Could you return every line of the records below that contains the word "synthesis"?

[Given records]:

- - - -

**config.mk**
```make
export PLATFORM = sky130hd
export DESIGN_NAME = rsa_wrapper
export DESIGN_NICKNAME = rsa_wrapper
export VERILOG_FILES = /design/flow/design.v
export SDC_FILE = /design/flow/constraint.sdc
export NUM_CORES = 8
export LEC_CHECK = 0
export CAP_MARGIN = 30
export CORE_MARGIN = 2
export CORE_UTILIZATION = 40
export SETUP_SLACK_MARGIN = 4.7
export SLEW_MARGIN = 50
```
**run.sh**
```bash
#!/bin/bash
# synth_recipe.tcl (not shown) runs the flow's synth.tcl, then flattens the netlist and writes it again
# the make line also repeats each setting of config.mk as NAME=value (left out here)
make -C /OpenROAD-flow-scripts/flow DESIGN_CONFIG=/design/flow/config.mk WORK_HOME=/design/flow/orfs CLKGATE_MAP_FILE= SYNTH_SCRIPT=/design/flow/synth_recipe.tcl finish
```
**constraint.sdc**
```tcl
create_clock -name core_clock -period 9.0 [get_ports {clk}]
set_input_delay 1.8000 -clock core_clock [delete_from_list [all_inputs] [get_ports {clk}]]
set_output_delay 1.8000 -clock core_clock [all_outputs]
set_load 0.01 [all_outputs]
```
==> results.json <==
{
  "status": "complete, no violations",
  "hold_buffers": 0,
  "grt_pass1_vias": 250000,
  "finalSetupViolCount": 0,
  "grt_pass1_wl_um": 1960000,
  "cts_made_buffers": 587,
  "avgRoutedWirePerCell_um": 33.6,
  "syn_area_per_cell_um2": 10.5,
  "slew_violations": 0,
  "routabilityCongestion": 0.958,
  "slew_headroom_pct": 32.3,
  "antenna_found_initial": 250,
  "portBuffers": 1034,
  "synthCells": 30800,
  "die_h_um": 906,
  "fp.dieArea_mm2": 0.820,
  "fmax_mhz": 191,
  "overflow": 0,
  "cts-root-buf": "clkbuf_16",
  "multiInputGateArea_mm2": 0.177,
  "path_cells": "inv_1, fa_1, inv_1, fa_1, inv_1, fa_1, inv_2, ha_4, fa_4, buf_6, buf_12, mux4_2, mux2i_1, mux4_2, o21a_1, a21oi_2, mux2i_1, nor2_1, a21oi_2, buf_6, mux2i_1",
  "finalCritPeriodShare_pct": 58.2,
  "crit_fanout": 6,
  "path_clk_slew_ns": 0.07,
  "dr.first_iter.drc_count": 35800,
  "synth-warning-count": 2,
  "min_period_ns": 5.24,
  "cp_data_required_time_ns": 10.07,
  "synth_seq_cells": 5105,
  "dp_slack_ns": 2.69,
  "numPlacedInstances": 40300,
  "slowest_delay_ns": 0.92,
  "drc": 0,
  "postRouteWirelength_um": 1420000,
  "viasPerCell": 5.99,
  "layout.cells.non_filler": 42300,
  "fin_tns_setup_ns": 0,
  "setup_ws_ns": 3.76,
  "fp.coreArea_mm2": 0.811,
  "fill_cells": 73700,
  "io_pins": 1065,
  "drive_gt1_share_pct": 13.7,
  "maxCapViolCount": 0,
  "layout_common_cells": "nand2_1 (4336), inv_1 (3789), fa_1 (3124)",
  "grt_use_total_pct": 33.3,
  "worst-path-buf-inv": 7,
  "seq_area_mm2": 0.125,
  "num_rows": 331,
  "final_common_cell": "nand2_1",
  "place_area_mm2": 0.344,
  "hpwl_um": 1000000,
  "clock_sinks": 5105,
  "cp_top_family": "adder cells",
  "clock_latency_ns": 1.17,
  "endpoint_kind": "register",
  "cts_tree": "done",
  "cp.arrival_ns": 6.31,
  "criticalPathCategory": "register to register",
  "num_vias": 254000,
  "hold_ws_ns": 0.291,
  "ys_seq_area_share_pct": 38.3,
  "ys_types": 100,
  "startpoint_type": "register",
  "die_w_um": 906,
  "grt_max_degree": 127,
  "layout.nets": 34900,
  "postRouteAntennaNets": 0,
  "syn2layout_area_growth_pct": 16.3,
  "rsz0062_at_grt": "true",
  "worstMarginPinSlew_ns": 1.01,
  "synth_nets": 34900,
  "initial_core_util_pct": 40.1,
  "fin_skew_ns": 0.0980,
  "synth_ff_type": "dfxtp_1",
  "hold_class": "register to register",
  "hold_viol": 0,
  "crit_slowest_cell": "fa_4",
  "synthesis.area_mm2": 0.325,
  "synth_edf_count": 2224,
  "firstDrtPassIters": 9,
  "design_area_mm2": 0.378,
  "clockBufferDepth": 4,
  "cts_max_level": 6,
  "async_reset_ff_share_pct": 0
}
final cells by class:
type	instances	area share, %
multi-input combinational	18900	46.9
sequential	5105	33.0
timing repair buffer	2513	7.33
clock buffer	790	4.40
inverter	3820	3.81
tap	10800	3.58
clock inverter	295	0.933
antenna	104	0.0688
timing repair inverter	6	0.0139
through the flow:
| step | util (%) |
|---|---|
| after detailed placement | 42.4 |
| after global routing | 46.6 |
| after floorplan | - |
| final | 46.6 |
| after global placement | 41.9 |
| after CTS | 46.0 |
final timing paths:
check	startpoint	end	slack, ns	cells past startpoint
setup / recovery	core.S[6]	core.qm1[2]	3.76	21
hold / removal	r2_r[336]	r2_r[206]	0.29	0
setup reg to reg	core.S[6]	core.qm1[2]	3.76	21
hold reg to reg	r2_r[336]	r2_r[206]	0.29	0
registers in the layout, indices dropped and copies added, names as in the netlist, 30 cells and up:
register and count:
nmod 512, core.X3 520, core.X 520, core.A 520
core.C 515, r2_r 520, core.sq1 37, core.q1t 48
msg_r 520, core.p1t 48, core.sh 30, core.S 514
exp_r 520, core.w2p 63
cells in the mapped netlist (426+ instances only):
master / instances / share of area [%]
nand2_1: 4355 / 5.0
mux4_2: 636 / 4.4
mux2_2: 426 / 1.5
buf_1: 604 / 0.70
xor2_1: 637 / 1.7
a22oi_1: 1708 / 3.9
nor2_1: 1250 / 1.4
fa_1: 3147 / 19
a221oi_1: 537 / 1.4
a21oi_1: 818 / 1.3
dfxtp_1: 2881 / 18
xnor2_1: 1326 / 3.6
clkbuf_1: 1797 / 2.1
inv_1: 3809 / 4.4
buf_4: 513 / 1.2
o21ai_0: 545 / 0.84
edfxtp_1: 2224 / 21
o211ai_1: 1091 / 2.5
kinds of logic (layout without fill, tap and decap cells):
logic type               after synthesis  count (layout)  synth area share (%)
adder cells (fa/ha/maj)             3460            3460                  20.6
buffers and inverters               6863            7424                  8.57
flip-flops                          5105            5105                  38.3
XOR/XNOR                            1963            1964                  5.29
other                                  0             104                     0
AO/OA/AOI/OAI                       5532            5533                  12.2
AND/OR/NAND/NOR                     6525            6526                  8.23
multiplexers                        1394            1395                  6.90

- - - -

[Response below]:
  "synthesis.area_mm2": 0.325,
logic type               after synthesis  count (layout)  synth area share (%)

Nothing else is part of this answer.